List the lines of this listing that hold the word "ResetPcDef".

================

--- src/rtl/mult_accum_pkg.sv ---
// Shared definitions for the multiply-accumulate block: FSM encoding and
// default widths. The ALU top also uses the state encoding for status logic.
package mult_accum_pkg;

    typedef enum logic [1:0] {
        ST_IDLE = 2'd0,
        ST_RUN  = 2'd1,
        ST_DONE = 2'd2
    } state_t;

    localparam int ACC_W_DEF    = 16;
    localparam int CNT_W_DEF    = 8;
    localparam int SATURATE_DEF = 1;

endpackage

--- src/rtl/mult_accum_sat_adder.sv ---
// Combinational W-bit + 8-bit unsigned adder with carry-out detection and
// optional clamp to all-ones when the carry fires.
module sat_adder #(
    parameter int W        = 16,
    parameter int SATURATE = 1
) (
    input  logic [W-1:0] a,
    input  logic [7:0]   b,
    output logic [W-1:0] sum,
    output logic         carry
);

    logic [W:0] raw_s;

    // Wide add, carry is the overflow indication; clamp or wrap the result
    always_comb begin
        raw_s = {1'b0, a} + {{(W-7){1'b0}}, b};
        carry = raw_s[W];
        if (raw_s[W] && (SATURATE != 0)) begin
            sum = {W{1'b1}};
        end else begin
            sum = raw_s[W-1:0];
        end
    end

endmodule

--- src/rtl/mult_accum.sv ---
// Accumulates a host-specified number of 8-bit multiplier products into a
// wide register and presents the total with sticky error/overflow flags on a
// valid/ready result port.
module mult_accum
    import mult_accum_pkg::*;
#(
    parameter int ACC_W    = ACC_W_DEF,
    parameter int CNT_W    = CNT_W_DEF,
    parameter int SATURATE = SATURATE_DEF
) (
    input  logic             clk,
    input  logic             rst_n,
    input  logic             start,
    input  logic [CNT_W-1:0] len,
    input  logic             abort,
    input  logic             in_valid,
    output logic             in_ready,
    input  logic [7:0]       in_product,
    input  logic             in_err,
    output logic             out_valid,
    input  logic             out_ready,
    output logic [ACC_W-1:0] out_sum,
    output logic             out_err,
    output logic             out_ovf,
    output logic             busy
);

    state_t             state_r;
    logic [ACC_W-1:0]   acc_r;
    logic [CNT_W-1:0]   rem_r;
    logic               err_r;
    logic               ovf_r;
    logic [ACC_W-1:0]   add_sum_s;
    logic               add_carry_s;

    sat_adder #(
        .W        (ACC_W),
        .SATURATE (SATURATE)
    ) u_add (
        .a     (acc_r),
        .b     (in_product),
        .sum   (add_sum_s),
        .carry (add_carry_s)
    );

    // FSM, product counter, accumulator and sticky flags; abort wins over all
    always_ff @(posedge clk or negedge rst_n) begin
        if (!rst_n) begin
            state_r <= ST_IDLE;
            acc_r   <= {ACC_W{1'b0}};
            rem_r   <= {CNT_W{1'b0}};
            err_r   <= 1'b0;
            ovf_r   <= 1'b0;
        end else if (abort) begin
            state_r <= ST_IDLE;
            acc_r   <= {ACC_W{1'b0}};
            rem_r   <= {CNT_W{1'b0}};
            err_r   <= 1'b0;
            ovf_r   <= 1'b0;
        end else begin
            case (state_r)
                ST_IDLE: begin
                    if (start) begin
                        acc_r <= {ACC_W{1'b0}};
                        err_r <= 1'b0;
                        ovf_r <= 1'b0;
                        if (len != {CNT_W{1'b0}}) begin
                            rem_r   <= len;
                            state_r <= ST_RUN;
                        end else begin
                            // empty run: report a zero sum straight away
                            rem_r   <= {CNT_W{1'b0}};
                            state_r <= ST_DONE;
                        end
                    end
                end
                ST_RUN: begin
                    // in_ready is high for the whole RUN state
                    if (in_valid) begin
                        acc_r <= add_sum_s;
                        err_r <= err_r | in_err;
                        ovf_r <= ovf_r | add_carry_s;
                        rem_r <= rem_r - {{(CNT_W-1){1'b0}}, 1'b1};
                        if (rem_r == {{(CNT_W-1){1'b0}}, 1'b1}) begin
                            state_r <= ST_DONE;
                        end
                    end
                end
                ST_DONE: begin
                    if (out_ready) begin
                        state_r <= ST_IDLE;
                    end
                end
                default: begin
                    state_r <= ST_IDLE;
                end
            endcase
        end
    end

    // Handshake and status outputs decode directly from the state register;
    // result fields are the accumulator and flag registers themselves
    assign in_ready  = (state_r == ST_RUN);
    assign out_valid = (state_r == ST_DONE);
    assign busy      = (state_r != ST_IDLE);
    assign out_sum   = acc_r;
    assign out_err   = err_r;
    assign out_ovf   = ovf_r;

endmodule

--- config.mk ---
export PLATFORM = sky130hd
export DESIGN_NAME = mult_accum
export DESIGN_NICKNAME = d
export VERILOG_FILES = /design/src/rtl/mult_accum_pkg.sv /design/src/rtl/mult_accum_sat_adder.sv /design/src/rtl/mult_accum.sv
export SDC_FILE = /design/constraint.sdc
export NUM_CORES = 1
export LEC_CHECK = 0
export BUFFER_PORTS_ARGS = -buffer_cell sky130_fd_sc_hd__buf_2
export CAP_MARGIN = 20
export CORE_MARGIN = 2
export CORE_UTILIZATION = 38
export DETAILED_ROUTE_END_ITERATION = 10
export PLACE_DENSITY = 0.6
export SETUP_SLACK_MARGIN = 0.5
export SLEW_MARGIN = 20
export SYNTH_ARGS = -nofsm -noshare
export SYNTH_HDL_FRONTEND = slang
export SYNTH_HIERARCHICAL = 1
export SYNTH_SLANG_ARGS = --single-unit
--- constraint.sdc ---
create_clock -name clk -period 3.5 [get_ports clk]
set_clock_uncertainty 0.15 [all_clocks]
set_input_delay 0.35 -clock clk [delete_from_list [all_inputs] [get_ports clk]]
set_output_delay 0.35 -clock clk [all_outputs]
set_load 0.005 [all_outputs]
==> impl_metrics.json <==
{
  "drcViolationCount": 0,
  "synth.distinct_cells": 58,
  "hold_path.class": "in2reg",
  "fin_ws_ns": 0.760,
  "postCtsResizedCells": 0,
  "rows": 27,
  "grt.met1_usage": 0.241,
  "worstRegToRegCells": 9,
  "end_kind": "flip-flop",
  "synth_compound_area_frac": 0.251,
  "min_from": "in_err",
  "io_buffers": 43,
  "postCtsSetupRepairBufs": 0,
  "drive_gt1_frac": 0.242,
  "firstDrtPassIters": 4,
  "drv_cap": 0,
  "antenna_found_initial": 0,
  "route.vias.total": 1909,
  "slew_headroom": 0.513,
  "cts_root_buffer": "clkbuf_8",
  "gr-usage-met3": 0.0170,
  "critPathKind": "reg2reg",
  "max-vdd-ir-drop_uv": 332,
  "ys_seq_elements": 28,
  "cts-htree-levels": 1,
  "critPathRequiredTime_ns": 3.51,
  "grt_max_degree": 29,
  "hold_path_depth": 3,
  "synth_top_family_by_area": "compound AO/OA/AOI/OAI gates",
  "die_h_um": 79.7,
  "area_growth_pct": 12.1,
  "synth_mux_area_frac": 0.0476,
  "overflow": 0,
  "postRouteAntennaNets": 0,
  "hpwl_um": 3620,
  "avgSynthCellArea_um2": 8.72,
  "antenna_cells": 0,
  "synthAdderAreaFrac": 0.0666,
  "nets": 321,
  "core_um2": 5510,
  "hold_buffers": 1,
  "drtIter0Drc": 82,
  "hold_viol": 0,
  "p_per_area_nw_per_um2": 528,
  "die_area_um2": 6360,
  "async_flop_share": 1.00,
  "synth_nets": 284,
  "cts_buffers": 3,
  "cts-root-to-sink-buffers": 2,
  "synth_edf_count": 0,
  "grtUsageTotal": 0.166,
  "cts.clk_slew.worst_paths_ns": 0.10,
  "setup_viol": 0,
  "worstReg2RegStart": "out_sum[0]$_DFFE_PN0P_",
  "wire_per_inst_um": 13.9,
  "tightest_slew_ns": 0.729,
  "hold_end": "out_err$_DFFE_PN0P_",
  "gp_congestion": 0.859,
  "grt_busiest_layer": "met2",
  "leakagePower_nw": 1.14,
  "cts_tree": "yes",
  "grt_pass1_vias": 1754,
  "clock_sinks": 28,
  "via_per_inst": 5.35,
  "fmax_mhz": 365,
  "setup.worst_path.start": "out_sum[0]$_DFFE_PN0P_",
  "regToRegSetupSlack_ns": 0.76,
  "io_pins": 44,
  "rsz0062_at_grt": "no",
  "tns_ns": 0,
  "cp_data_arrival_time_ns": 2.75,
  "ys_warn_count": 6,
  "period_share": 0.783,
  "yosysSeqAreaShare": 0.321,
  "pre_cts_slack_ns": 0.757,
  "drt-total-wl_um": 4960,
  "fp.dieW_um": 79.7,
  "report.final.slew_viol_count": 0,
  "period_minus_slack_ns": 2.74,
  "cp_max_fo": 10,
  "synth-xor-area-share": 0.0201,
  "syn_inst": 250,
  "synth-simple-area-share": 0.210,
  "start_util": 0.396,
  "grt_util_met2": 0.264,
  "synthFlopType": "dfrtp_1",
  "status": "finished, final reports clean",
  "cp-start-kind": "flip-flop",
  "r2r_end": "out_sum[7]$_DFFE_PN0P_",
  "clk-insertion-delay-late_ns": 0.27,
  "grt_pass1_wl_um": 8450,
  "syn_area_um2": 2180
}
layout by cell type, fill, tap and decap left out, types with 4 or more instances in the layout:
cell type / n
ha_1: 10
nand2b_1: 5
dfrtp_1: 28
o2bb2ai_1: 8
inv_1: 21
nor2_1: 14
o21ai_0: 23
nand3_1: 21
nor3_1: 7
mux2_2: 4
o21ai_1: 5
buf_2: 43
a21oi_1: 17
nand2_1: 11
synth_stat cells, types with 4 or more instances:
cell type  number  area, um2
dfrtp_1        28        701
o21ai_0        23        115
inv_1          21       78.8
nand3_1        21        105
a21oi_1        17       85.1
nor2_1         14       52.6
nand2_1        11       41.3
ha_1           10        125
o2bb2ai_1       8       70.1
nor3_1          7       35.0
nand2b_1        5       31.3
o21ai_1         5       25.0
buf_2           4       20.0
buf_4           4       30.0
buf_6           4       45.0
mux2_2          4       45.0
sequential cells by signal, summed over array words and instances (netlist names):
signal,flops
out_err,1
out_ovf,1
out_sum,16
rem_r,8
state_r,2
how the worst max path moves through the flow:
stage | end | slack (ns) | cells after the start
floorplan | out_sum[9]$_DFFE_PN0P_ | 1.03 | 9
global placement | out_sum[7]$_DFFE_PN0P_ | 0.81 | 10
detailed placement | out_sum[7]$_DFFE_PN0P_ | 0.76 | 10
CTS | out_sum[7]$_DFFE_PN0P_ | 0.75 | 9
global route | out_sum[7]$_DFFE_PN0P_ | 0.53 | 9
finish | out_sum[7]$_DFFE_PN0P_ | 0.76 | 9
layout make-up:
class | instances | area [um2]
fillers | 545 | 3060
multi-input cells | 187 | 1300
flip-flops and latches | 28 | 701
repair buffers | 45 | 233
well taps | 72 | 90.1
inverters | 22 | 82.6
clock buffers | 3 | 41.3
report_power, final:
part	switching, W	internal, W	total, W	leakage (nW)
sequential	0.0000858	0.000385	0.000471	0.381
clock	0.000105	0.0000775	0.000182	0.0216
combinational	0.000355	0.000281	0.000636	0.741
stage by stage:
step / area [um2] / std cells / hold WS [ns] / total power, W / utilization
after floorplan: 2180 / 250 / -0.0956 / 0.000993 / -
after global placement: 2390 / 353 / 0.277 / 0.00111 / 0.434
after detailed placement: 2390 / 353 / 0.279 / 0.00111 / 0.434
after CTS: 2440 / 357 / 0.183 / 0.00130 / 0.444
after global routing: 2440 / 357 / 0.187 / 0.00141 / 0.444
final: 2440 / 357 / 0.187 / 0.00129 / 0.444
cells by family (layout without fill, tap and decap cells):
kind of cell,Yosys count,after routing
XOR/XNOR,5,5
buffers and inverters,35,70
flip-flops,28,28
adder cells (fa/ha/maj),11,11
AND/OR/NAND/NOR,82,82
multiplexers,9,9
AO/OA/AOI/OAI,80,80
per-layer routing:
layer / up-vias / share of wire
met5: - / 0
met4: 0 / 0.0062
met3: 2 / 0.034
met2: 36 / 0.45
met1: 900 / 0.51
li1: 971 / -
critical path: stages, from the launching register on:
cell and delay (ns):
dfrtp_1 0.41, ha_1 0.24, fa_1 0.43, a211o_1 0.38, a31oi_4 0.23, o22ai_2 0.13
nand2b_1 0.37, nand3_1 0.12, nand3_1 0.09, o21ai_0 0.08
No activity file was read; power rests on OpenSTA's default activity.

================

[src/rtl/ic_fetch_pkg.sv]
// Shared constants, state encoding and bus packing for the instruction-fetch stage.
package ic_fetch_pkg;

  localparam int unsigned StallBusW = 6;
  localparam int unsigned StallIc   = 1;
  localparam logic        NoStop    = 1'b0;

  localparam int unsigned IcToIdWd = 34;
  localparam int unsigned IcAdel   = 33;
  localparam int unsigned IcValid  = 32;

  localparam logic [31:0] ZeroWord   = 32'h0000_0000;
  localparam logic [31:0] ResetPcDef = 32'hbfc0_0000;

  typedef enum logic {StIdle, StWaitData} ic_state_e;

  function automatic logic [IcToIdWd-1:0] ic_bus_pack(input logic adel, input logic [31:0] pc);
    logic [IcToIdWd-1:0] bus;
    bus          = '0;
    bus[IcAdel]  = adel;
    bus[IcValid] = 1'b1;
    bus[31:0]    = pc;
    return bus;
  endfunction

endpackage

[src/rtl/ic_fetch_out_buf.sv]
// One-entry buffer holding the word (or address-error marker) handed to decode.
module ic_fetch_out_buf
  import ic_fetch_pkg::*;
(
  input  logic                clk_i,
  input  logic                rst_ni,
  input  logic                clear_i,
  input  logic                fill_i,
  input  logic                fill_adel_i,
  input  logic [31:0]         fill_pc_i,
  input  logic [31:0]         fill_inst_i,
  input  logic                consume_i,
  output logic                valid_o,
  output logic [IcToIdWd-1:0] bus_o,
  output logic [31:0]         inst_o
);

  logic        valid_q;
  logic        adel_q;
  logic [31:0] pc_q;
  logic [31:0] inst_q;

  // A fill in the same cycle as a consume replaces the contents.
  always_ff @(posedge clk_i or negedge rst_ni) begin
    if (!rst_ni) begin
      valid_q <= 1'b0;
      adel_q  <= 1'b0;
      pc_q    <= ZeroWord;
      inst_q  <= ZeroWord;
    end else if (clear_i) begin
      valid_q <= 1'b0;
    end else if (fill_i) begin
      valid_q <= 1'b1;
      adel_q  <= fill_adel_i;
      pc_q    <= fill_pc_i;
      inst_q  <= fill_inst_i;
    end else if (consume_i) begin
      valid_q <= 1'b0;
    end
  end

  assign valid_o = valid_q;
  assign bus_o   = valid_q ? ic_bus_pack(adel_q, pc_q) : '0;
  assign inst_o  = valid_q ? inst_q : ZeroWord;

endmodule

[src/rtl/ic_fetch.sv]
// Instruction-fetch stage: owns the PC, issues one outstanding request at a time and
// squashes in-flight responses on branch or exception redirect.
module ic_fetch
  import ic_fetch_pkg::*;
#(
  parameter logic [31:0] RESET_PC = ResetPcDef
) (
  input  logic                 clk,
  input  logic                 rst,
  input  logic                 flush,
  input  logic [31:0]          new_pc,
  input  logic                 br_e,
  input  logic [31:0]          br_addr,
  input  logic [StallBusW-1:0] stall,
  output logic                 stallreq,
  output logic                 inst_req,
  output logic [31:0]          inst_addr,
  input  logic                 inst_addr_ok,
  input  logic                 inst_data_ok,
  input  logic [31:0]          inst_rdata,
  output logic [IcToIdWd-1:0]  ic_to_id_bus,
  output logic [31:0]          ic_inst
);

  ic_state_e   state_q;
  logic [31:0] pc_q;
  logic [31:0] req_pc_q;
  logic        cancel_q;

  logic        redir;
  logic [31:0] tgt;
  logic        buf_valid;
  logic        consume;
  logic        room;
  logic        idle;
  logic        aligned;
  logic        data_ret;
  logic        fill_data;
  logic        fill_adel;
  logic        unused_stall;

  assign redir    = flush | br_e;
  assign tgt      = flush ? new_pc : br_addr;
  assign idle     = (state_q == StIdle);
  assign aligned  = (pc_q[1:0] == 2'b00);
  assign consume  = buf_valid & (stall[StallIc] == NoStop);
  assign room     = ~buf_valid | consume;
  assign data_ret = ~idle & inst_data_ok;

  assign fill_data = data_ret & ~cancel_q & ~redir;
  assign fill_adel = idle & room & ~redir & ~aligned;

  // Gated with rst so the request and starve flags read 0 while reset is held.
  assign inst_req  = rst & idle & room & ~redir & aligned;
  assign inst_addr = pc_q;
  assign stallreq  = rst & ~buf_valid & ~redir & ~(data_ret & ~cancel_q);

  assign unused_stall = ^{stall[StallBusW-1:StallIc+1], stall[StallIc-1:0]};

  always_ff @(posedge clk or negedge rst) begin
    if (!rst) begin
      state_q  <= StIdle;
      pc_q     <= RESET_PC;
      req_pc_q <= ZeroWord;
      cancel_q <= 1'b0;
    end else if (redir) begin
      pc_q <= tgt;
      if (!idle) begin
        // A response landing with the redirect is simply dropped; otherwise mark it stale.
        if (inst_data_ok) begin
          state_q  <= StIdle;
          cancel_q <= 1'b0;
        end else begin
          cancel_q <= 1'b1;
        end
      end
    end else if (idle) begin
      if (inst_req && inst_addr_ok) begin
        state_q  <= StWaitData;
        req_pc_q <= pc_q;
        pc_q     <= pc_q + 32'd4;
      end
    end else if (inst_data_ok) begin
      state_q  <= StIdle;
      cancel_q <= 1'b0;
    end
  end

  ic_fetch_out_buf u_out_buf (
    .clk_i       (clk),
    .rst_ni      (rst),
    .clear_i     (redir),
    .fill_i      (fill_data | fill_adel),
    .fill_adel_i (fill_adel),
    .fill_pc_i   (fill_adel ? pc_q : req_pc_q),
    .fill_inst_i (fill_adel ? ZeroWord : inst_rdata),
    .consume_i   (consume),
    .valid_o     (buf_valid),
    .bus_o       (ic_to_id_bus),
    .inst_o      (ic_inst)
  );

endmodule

================

Output for this exercise:
  localparam logic [31:0] ResetPcDef = 32'hbfc0_0000;
  parameter logic [31:0] RESET_PC = ResetPcDef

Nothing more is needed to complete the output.